Calculation of Water Levels in Jars with Different Capacities

This problem presents a scenario where equal volumes of water are introduced into two jars of distinct capacities. Here’s a breakdown of the situation and the outcome when the water from one jar is transferred to the other.

Initial Setup

– Larger Jar: When filled with a certain volume of water, it reaches \(\frac{1}{4}\) of its full capacity.
– Smaller Jar: The same volume of water fills this jar to \(\frac{1}{3}\) of its capacity, indicating its smaller size compared to the larger jar.

Transfer Process and Outcome

Upon transferring the water from the smaller jar (which is \(\frac{1}{3}\) full) into the larger jar (\(\frac{1}{4}\) full), we aim to understand how the water level changes in the larger jar.

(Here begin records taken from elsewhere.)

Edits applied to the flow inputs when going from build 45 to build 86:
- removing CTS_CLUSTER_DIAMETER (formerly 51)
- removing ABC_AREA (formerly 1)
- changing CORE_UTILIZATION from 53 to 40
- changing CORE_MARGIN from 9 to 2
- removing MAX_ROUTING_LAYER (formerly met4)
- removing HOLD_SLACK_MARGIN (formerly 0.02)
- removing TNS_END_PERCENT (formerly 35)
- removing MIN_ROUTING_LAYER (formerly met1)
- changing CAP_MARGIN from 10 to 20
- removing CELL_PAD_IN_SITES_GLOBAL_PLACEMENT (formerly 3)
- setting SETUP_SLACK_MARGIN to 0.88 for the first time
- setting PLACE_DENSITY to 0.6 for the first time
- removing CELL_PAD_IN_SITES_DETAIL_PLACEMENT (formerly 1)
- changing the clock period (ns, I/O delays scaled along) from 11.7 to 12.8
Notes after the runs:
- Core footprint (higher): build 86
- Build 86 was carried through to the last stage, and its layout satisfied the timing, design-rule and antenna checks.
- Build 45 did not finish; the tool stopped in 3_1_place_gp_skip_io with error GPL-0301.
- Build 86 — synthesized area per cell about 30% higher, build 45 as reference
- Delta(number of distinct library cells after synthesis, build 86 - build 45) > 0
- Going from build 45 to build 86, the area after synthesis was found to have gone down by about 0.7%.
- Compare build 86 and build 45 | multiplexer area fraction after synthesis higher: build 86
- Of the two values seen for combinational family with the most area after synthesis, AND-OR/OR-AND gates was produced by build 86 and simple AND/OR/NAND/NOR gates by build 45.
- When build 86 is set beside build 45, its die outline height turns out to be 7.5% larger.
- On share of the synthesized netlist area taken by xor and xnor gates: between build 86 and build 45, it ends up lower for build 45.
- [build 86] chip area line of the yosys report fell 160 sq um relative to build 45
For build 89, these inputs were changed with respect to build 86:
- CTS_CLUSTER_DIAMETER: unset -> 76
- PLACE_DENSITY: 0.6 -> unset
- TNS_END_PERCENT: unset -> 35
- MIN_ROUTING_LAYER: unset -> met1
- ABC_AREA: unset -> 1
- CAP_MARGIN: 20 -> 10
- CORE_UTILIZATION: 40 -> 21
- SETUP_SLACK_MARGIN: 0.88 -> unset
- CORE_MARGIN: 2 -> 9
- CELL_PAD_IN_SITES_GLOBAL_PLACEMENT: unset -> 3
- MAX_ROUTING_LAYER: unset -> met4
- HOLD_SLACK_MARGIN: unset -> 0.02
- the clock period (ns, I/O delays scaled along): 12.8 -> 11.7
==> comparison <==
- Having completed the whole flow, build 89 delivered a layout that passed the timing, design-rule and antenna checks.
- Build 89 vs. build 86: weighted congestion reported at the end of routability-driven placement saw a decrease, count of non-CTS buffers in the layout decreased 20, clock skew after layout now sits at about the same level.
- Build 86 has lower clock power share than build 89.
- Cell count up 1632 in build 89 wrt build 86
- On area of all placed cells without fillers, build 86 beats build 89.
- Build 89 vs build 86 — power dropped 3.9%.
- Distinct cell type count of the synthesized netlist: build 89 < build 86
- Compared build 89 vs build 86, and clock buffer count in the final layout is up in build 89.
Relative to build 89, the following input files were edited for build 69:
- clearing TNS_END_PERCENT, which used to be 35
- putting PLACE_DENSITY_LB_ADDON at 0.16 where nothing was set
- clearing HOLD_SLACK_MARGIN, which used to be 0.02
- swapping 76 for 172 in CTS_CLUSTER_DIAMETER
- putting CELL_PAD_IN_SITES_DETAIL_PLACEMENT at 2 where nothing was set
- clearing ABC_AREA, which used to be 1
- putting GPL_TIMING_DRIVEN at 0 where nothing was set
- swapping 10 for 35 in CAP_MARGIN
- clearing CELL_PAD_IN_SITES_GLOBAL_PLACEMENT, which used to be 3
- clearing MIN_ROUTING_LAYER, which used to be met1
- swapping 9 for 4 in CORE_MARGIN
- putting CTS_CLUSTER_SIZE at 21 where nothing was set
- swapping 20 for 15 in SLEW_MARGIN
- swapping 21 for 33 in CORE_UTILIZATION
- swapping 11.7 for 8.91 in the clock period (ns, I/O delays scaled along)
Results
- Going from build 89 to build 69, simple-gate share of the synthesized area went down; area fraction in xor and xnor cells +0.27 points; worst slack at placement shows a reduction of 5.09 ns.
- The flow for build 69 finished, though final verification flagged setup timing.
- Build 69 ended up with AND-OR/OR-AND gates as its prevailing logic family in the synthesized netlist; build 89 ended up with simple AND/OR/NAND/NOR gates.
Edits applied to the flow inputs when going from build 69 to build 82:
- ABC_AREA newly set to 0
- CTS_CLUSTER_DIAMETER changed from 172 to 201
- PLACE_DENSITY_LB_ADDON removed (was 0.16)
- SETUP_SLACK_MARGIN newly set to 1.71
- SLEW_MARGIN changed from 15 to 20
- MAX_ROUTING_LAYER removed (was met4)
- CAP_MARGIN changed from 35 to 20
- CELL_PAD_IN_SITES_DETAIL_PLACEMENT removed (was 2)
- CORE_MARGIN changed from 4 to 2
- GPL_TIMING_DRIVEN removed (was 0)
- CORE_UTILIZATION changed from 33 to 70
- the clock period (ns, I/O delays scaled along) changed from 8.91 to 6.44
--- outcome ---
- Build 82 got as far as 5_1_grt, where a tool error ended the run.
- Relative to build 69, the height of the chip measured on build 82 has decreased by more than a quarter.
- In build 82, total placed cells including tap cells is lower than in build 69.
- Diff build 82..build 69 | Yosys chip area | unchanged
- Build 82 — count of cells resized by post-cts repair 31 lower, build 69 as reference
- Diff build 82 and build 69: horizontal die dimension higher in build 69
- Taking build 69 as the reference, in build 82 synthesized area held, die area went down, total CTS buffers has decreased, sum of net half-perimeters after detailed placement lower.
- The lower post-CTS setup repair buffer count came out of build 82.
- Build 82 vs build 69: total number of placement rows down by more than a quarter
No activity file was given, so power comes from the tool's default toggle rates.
== run A ==
## conv_top
module conv_top
#(
    parameter DATA_WIDTH  = 8,
    parameter KERNEL_SIZE = 25
)
(
    input  logic                     i_clk,
    input  logic                     i_arstn,
	input  logic                     i_arstn_perf,
	input  logic                     i_enable_count2,
    input  logic                     i_ready,
    input  logic                     i_valid,
    input  logic [KERNEL_SIZE - 1:0] i_bit_X,
    input  logic [KERNEL_SIZE - 1:0] i_bit_K,
    output logic [              1:0] o_conv,
    output logic                     o_ready,
    output logic                     o_valid,
	output logic [             31:0] o_perf_cycle_count,
	output logic [             31:0] o_perf_cycle_count2
);
    logic [3:0] s_count;
    logic s_valid_data_in;
    logic s_valid_data_out;
	logic [KERNEL_SIZE - 1:0] s_bit_X_delayed;
	logic [KERNEL_SIZE - 1:0] s_bit_K_delayed;
    logic [1:0] s_product [KERNEL_SIZE - 1:0];
    localparam N_OF_2FA = KERNEL_SIZE - 1;
    logic [N_OF_2FA - 1:0] s_carry_in;
    logic [N_OF_2FA - 1:0] s_carry_out;
    always_ff @(posedge i_clk, negedge i_arstn) begin
        if (~ i_arstn) begin
            s_bit_X_delayed <= '0;
            s_bit_K_delayed <= '0;
        end
        else if (s_valid_data_in) begin
            s_bit_X_delayed <= i_bit_X;
            s_bit_K_delayed <= i_bit_K;
        end
    end
    genvar i;
    generate
        for (i = 0; i < KERNEL_SIZE; i++) begin : serial_multipier
            serial_mul #(
                .DATA_WIDTH ( DATA_WIDTH )
            ) S_MUL0 (
                .i_clk     ( i_clk              ),
                .i_arstn   ( i_arstn            ),
                .i_valid   ( s_valid_data_in    ),
                .i_a       ( s_bit_X_delayed[i] ),
                .i_b       ( s_bit_K_delayed[i] ),
                .o_product ( s_product[i]       )
            );
        end
    endgenerate
    counter COUNT0 (
        .i_clk   ( i_clk           ),
        .i_arstn ( i_arstn         ),
        .i_valid ( s_valid_data_in ),
        .o_count ( s_count         )
    );
	assign s_valid_data_out = (s_count >= 4'd5) & (s_count <= 4'd12);
	always_ff @(posedge i_clk, negedge i_arstn_perf) begin
  ...
Size: about 4200 cells after synthesis, about 120 I/O pins, ~37000 sq um of cells after synthesis.
Settings: LEC_CHECK=0, ABC_AREA=1, CAP_MARGIN=20, CORE_ASPECT_RATIO=0.93, CORE_MARGIN=2, CORE_UTILIZATION=72, CTS_CLUSTER_DIAMETER=27, CTS_CLUSTER_SIZE=76, GPL_ROUTABILITY_DRIVEN=1, MAX_ROUTING_LAYER=met5, MIN_ROUTING_LAYER=met1, PLACE_DENSITY=0.39, SETUP_SLACK_MARGIN=1.34, SLEW_MARGIN=0, TNS_END_PERCENT=100; clock period 5.64 ns.
run.sh (not shown) runs the stock make flow with config.mk's settings and CLKGATE_MAP_FILE=.
Nothing crashed in run A and all stages finished; the problem is that the final layout failed, the offending checks being negative setup slack.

– Observation: Since the initial amounts of water in both jars are equal, transferring the water from the smaller jar to the larger one effectively doubles the amount of water in the larger jar.

– Mathematical Representation: The act of pouring water from the smaller jar doubles the water volume in the larger jar, leading to the equation \(2 \times \frac{1}{4} = \frac{1}{2}\).

Conclusion

Therefore, after the water from the smaller jar is poured into it, the larger jar becomes \(\frac{1}{2}\) full.